(Saved data entries)
________________________
### src/bccc_defs.vh
// Constants for the charge cycle sequencer: offsets, fields, resets, timing.
// Assumes a 10 MHz core clock and a 32-bit Avalon-MM register port.
`ifndef BCCC_DEFS_VH
`define BCCC_DEFS_VH

// ----------------------------------------------------------------------
// Register word offsets
// ----------------------------------------------------------------------
`define BCCC_OFS_CTRL      4'h0
`define BCCC_OFS_FAST      4'h1
`define BCCC_OFS_PRE       4'h2
`define BCCC_OFS_VOLT      4'h3
`define BCCC_OFS_TIMER     4'h4
`define BCCC_OFS_STATUS    4'h5

// ----------------------------------------------------------------------
// Control register fields
// ----------------------------------------------------------------------
`define BCCC_CTL_CHG_EN    0
`define BCCC_CTL_TERM_EN   1
`define BCCC_CTL_HALF_EN   2
`define BCCC_CTL_SW_OFF    3
`define BCCC_CTL_WARM_SEL  4
`define BCCC_CTL_COOL_SEL  5
`define BCCC_CTL_RECHG_SEL 6
`define BCCC_CTL_IND_LO    8
`define BCCC_CTL_IND_HI    9
`define BCCC_CTL_RESTORE   31
`define BCCC_RST_CTRL      10'h007

// ----------------------------------------------------------------------
// Reset values (currents and voltages in mA and mV)
// ----------------------------------------------------------------------
`define BCCC_RST_FAST      12'h800
`define BCCC_RST_PRE       12'h0b4
`define BCCC_RST_TERM      12'h0b4
`define BCCC_RST_SHORT     12'h064
`define BCCC_RST_CHARGE_VOLTAGE_SETTING      13'h1070
`define BCCC_WARM_CHARGE_VOLTAGE_SETTING     13'h1004
`define BCCC_RST_SAFE_H    4'ha
`define BCCC_RST_TOPOFF    2'h0

// ----------------------------------------------------------------------
// Phase and fault codes
// ----------------------------------------------------------------------
`define BCCC_PH_OFF        2'h0
`define BCCC_PH_PRE        2'h1
`define BCCC_PH_FAST       2'h2
`define BCCC_PH_DONE       2'h3
`define BCCC_FLT_NONE      2'h0
`define BCCC_FLT_SAFETY    2'h3

// ----------------------------------------------------------------------
// Timing
// ----------------------------------------------------------------------
`define BCCC_CLK_HZ        10000000
`define BCCC_TICK_S        1
`define BCCC_SEC_PER_HOUR  16'd3600
`define BCCC_SEC_PER_MIN   12'd60
`define BCCC_TOPOFF_STEP   12'd15
`define BCCC_SYNC_W        13

`endif

### src/bccc_ctrl.v
// Charge cycle sequencer: state machine, timers, register port, indicator.
// Assumes comparator and pin levels arrive asynchronously; Avalon master
// holds each request until it samples waitrequest low.
//
// Contract
// - Run a full charge cycle while enable bit is 1 and enable pin low.
// - Reset defaults: 4.208 V, 2.048 A fast, 180 mA pre/term, 10 h timer.
// - Start only with converter, enable, nonzero fast current, no faults, switch on.
// - Terminate on low current and high voltage, not during regulation.
// - Done battery below recharge threshold starts a new cycle.
// - Toggling enable pin or bit after done restarts charging.
// - Indicator low charging, high done/off, blinking fault; off when field 11.
// - Phase reads 00 off, 01 precharge, 10 fast, 11 done.
// - Interrupt once a charge cycle completes.
// - Current from battery voltage: short, precharge, fast with phases.
// - Regulation suspends termination and halves safety timer rate.
// - On completion open battery switch; close again for supplement.
// - Termination sets phase 11 and pulses interrupt.
// - Termination enable bit 0 inhibits termination.
// - Top-off timer after termination follows safety timer pause and slowdown.
// - Status bit shows top-off timer running.
// - Clear top-off timer on enable rise, termination rise, defaults restore.
// - Top-off setting latched at termination; later writes wait for recharge.
// - Interrupt at top-off start and at top-off expiry.
// - Charge only inside T1..T5 window; suspend outside until back.
// - Warm band regulates to programmed voltage or 4.1 V per select.
// - Cool band reduces current, selectable down to 20 percent of fast.
// - Safety timer expiry sets fault field 11 and interrupts.
// - Half-rate enable bit 0 stops safety timer slowing.
//
// The placing of the registers and the Avalon-MM interface to the registers were chosen for this implementation.
`timescale 1ns/10ps
`default_nettype none
`include "bccc_defs.vh"

module bccc_ctrl #(
  parameter TICK_CYCLES = `BCCC_TICK_S * `BCCC_CLK_HZ
) (
  // Clock and reset
  input  wire        core_clk_in,
  input  wire        reset_in,
  // Avalon-MM slave
  input  wire [3:0]  avs_address_in,
  input  wire        avs_read_in,
  input  wire        avs_write_in,
  input  wire [31:0] avs_writedata_in,
  output wire [31:0] avs_readdata_out,
  output wire        avs_waitrequest_out,
  // Asynchronous status pins and comparators
  input  wire        charge_enable_n_in,
  input  wire        temp_in_window_in,
  input  wire        temp_cool_in,
  input  wire        temp_warm_in,
  input  wire        bat_below_short_in,
  input  wire        bat_below_fast_in,
  input  wire        bat_above_rechg_in,
  input  wire        cur_below_term_in,
  input  wire        converter_running_in,
  input  wire        in_cur_reg_in,
  input  wire        in_volt_reg_in,
  input  wire        thermal_reg_in,
  input  wire        sys_below_bat_in,
  // Power stage control
  output wire [11:0] charge_current_ma_out,
  output wire [12:0] charge_voltage_mv_out,
  output wire        charging_out,
  output wire        battery_switch_out,
  output wire        recharge_threshold_select_out,
  output wire [11:0] term_current_ma_out,
  // Indicator pin (open drain) and host interrupt
  output wire        indicator_pin_out,
  output wire        indicator_pin_oe_out,
  output wire        host_irq_out
);

  // ----------------------------------------------------------------------
  // States
  // ----------------------------------------------------------------------
  localparam [4:0] ST_OFF  = 5'h01;
  localparam [4:0] ST_CHG  = 5'h02;
  localparam [4:0] ST_SUSP = 5'h04;
  localparam [4:0] ST_DONE = 5'h08;
  localparam [4:0] ST_FLT  = 5'h10;

  function [11:0] cool_current;
    input [11:0] fast;
    input        fifth;
    begin
      if (fifth)
        cool_current = fast / 12'd5;
      else
        cool_current = {1'b0, fast[11:1]};
    end
  endfunction

  // ----------------------------------------------------------------------
  // Input synchronisers: a change counts once stages two and three agree
  // ----------------------------------------------------------------------
  wire [`BCCC_SYNC_W-1:0] raw = {sys_below_bat_in, thermal_reg_in, in_volt_reg_in,
    in_cur_reg_in, converter_running_in, cur_below_term_in, bat_above_rechg_in,
    bat_below_fast_in, bat_below_short_in, temp_warm_in, temp_cool_in,
    temp_in_window_in, charge_enable_n_in};
  reg [`BCCC_SYNC_W-1:0] s1_q;
  reg [`BCCC_SYNC_W-1:0] s2_q;
  reg [`BCCC_SYNC_W-1:0] s3_q;
  reg [`BCCC_SYNC_W-1:0] pin_q;
  integer i;

  always @(posedge core_clk_in)
  begin
    if (reset_in)
    begin
      // Idle levels, so the enable pin shows no false edge after reset
      s1_q  <= 13'h0001;
      s2_q  <= 13'h0001;
      s3_q  <= 13'h0001;
      pin_q <= 13'h0001;
    end
    else
    begin
      s1_q <= raw;
      s2_q <= s1_q;
      s3_q <= s2_q;
      for (i = 0; i < `BCCC_SYNC_W; i = i + 1)
        if (s2_q[i] == s3_q[i])
          pin_q[i] <= s2_q[i];
    end
  end

  wire ce_n     = pin_q[0];
  wire temp_ok  = pin_q[1];
  wire cool     = pin_q[2];
  wire warm     = pin_q[3];
  wire bat_shrt = pin_q[4];
  wire bat_pre  = pin_q[5];
  wire bat_high = pin_q[6];
  wire cur_low  = pin_q[7];
  wire conv_on  = pin_q[8];
  wire in_reg   = pin_q[9] | pin_q[10] | pin_q[11];
  wire sys_low  = pin_q[12];

  // ----------------------------------------------------------------------
  // Register file and Avalon slave
  // ----------------------------------------------------------------------
  reg  [9:0]  ctrl_q;
  reg  [11:0] fast_q;
  reg  [11:0] pre_q;
  reg  [11:0] term_q;
  reg  [11:0] short_q;
  reg  [12:0] charge_voltage_setting_q;
  reg  [3:0]  safe_h_q;
  reg  [1:0]  topoff_set_q;
  reg         wait_q;
  reg  [31:0] rdata_q;
  reg         restore_q;
  reg  [4:0]  st_q;
  reg  [1:0]  phase_q;
  reg  [1:0]  fault_q;
  reg         topoff_run_q;
  wire        req    = avs_read_in | avs_write_in;
  wire        access = req & ~wait_q;
  wire        wr     = access & avs_write_in;

  always @(posedge core_clk_in)
  begin
    if (reset_in | restore_q)
    begin
      ctrl_q       <= `BCCC_RST_CTRL;
      fast_q       <= `BCCC_RST_FAST;
      pre_q        <= `BCCC_RST_PRE;
      term_q       <= `BCCC_RST_TERM;
      short_q      <= `BCCC_RST_SHORT;
      charge_voltage_setting_q       <= `BCCC_RST_CHARGE_VOLTAGE_SETTING;
      safe_h_q     <= `BCCC_RST_SAFE_H;
      topoff_set_q <= `BCCC_RST_TOPOFF;
    end
    else if (wr)
    begin
      case (avs_address_in)
        `BCCC_OFS_CTRL:  ctrl_q <= avs_writedata_in[9:0];
        `BCCC_OFS_FAST:  fast_q <= avs_writedata_in[11:0];
        `BCCC_OFS_PRE:
        begin
          pre_q  <= avs_writedata_in[11:0];
          term_q <= avs_writedata_in[27:16];
        end
        `BCCC_OFS_VOLT:
        begin
          short_q <= avs_writedata_in[11:0];
          charge_voltage_setting_q  <= avs_writedata_in[28:16];
        end
        `BCCC_OFS_TIMER:
        begin
          safe_h_q     <= avs_writedata_in[3:0];
          topoff_set_q <= avs_writedata_in[9:8];
        end
        default: ;
      endcase
    end
  end

  // Waitrequest drops for exactly one cycle per request
  always @(posedge core_clk_in)
  begin
    if (reset_in)
    begin
      wait_q    <= 1'b1;
      rdata_q   <= 32'h0;
      restore_q <= 1'b0;
    end
    else
    begin
      wait_q    <= ~(req & wait_q);
      restore_q <= wr & (avs_address_in == `BCCC_OFS_CTRL) &
                   avs_writedata_in[`BCCC_CTL_RESTORE];
      if (req & wait_q)
      begin
        case (avs_address_in)
          `BCCC_OFS_CTRL:   rdata_q <= {22'h0, ctrl_q};
          `BCCC_OFS_FAST:   rdata_q <= {20'h0, fast_q};
          `BCCC_OFS_PRE:    rdata_q <= {4'h0, term_q, 4'h0, pre_q};
          `BCCC_OFS_VOLT:   rdata_q <= {3'h0, charge_voltage_setting_q, 4'h0, short_q};
          `BCCC_OFS_TIMER:  rdata_q <= {22'h0, topoff_set_q, 4'h0, safe_h_q};
          `BCCC_OFS_STATUS: rdata_q <= {23'h0, topoff_run_q, 2'h0, fault_q,
                                        2'h0, phase_q};
          default:          rdata_q <= 32'h0;
        endcase
      end
      else
        rdata_q <= 32'h0;
    end
  end

  assign avs_readdata_out    = rdata_q;
  assign avs_waitrequest_out = wait_q;

  // ----------------------------------------------------------------------
  // Enable, start conditions, time base
  // ----------------------------------------------------------------------
  wire enable   = ctrl_q[`BCCC_CTL_CHG_EN] & ~ce_n;
  wire term_en  = ctrl_q[`BCCC_CTL_TERM_EN];
  wire half_en  = ctrl_q[`BCCC_CTL_HALF_EN];
  wire can_go   = conv_on & enable & (fast_q != 12'h0) & temp_ok &
                  ~ctrl_q[`BCCC_CTL_SW_OFF];
  reg  enable_q;
  reg  [31:0] tick_cnt_q;
  reg  tick_q;
  reg  half_ph_q;
  reg  blink_q;
  wire en_rise  = enable & ~enable_q;
  wire slow     = in_reg & half_en;
  wire step     = tick_q & (~slow | half_ph_q);

  always @(posedge core_clk_in)
  begin
    if (reset_in)
    begin
      enable_q   <= 1'b0;
      tick_cnt_q <= 32'h0;
      tick_q     <= 1'b0;
      half_ph_q  <= 1'b0;
      blink_q    <= 1'b0;
    end
    else
    begin
      enable_q <= enable;
      tick_q   <= (tick_cnt_q == TICK_CYCLES - 1);
      if (tick_cnt_q == TICK_CYCLES - 1)
      begin
        tick_cnt_q <= 32'h0;
        blink_q    <= ~blink_q;
      end
      else
        tick_cnt_q <= tick_cnt_q + 32'h1;
      if (tick_q)
        half_ph_q <= ~half_ph_q;
    end
  end

  // ----------------------------------------------------------------------
  // Charge state machine and timers
  // ----------------------------------------------------------------------
  reg  [15:0] safe_cnt_q;
  reg  [11:0] top_cnt_q;
  reg  [1:0]  top_lat_q;
  reg         irq_q;
  wire [15:0] safe_lim = {12'h0, safe_h_q} * `BCCC_SEC_PER_HOUR;
  wire [11:0] top_lim  = {10'h0, top_lat_q} * `BCCC_TOPOFF_STEP * `BCCC_SEC_PER_MIN;
  wire        term_hit = cur_low & bat_high & ~in_reg & term_en;

  always @(posedge core_clk_in)
  begin
    if (reset_in)
    begin
      st_q         <= ST_OFF;
      fault_q      <= `BCCC_FLT_NONE;
      safe_cnt_q   <= 16'h0;
      top_cnt_q    <= 12'h0;
      top_lat_q    <= 2'h0;
      topoff_run_q <= 1'b0;
      irq_q        <= 1'b0;
    end
    else
    begin
      irq_q <= 1'b0;
      if (en_rise | restore_q)
      begin
        top_cnt_q    <= 12'h0;
        topoff_run_q <= 1'b0;
      end
      case (st_q)
        ST_OFF:
        begin
          safe_cnt_q <= 16'h0;
          if (can_go & (fault_q == `BCCC_FLT_NONE))
            st_q <= ST_CHG;
        end
        ST_CHG:
        begin
          if (~enable | ~conv_on | ctrl_q[`BCCC_CTL_SW_OFF])
            st_q <= ST_OFF;
          else if (~temp_ok)
            st_q <= ST_SUSP;
          else if (term_hit)
          begin
            st_q      <= ST_DONE;
            irq_q     <= 1'b1;
            top_lat_q <= topoff_set_q;
            top_cnt_q <= 12'h0;
            topoff_run_q <= (topoff_set_q != 2'h0);
          end
          else if ((safe_h_q != 4'h0) & (safe_cnt_q >= safe_lim))
          begin
            st_q    <= ST_FLT;
            fault_q <= `BCCC_FLT_SAFETY;
            irq_q   <= 1'b1;
          end
          else if (step)
            safe_cnt_q <= safe_cnt_q + 16'h1;
        end
        ST_SUSP:
        begin
          if (~enable)
            st_q <= ST_OFF;
          else if (temp_ok)
            st_q <= ST_CHG;
        end
        ST_DONE:
        begin
          if (en_rise)
            st_q <= ST_CHG;
          else if (~enable)
            st_q <= ST_OFF;
          else if (~bat_high)
          begin
            st_q         <= ST_OFF;
            topoff_run_q <= 1'b0;
          end
          else if (topoff_run_q & temp_ok & step)
          begin
            if (top_cnt_q >= top_lim - 12'h1)
            begin
              topoff_run_q <= 1'b0;
              irq_q        <= 1'b1;
            end
            else
              top_cnt_q <= top_cnt_q + 12'h1;
          end
        end
        ST_FLT:
        begin
          if (en_rise)
          begin
            fault_q <= `BCCC_FLT_NONE;
            st_q    <= ST_OFF;
          end
        end
        default: st_q <= ST_OFF;
      endcase
    end
  end

  // ----------------------------------------------------------------------
  // Registered outputs: phase, current, voltage, switch, indicator
  // ----------------------------------------------------------------------
  reg  [11:0] cur_q;
  reg  [12:0] volt_q;
  reg         chg_q;
  reg         sw_q;
  reg         ind_oe_q;
  wire        charging = (st_q == ST_CHG);
  wire [11:0] fast_eff = cool ? cool_current(fast_q, ctrl_q[`BCCC_CTL_COOL_SEL])
                              : fast_q;

  always @(posedge core_clk_in)
  begin
    if (reset_in)
    begin
      phase_q  <= `BCCC_PH_OFF;
      cur_q    <= 12'h0;
      volt_q   <= `BCCC_RST_CHARGE_VOLTAGE_SETTING;
      chg_q    <= 1'b0;
      sw_q     <= 1'b1;
      ind_oe_q <= 1'b0;
    end
    else
    begin
      // Drops with the switch, not a cycle after it
      chg_q <= charging & ~ctrl_q[`BCCC_CTL_SW_OFF];
      if (st_q == ST_DONE)
        phase_q <= `BCCC_PH_DONE;
      else if (charging | (st_q == ST_SUSP))
        phase_q <= bat_pre ? `BCCC_PH_PRE : `BCCC_PH_FAST;
      else
        phase_q <= `BCCC_PH_OFF;
      if (~charging)
        cur_q <= 12'h0;
      else if (bat_shrt)
        cur_q <= short_q;
      else if (bat_pre)
        cur_q <= pre_q;
      else
        cur_q <= fast_eff;
      volt_q <= (warm & ctrl_q[`BCCC_CTL_WARM_SEL]) ? `BCCC_WARM_CHARGE_VOLTAGE_SETTING : charge_voltage_setting_q;
      // Done opens the switch but supplement mode may reclose it
      sw_q <= ~ctrl_q[`BCCC_CTL_SW_OFF] & ((st_q != ST_DONE) | sys_low);
      if (ctrl_q[`BCCC_CTL_IND_HI:`BCCC_CTL_IND_LO] == 2'h3)
        ind_oe_q <= 1'b0;
      else if ((st_q == ST_FLT) | (st_q == ST_SUSP))
        ind_oe_q <= blink_q;
      else
        ind_oe_q <= charging;
    end
  end

  assign charge_current_ma_out         = cur_q;
  assign charge_voltage_mv_out         = volt_q;
  assign charging_out                  = chg_q;
  assign battery_switch_out            = sw_q;
  assign recharge_threshold_select_out = ctrl_q[`BCCC_CTL_RECHG_SEL];
  assign term_current_ma_out           = term_q;
  assign indicator_pin_out             = 1'b0;
  assign indicator_pin_oe_out          = ind_oe_q;
  assign host_irq_out                  = irq_q;

endmodule
`default_nettype wire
________________________
• TO DO: Which lines of the records above hold the word "precharge"? Copy each one out.

• REPLY:
// - Phase reads 00 off, 01 precharge, 10 fast, 11 done.
// - Current from battery voltage: short, precharge, fast with phases.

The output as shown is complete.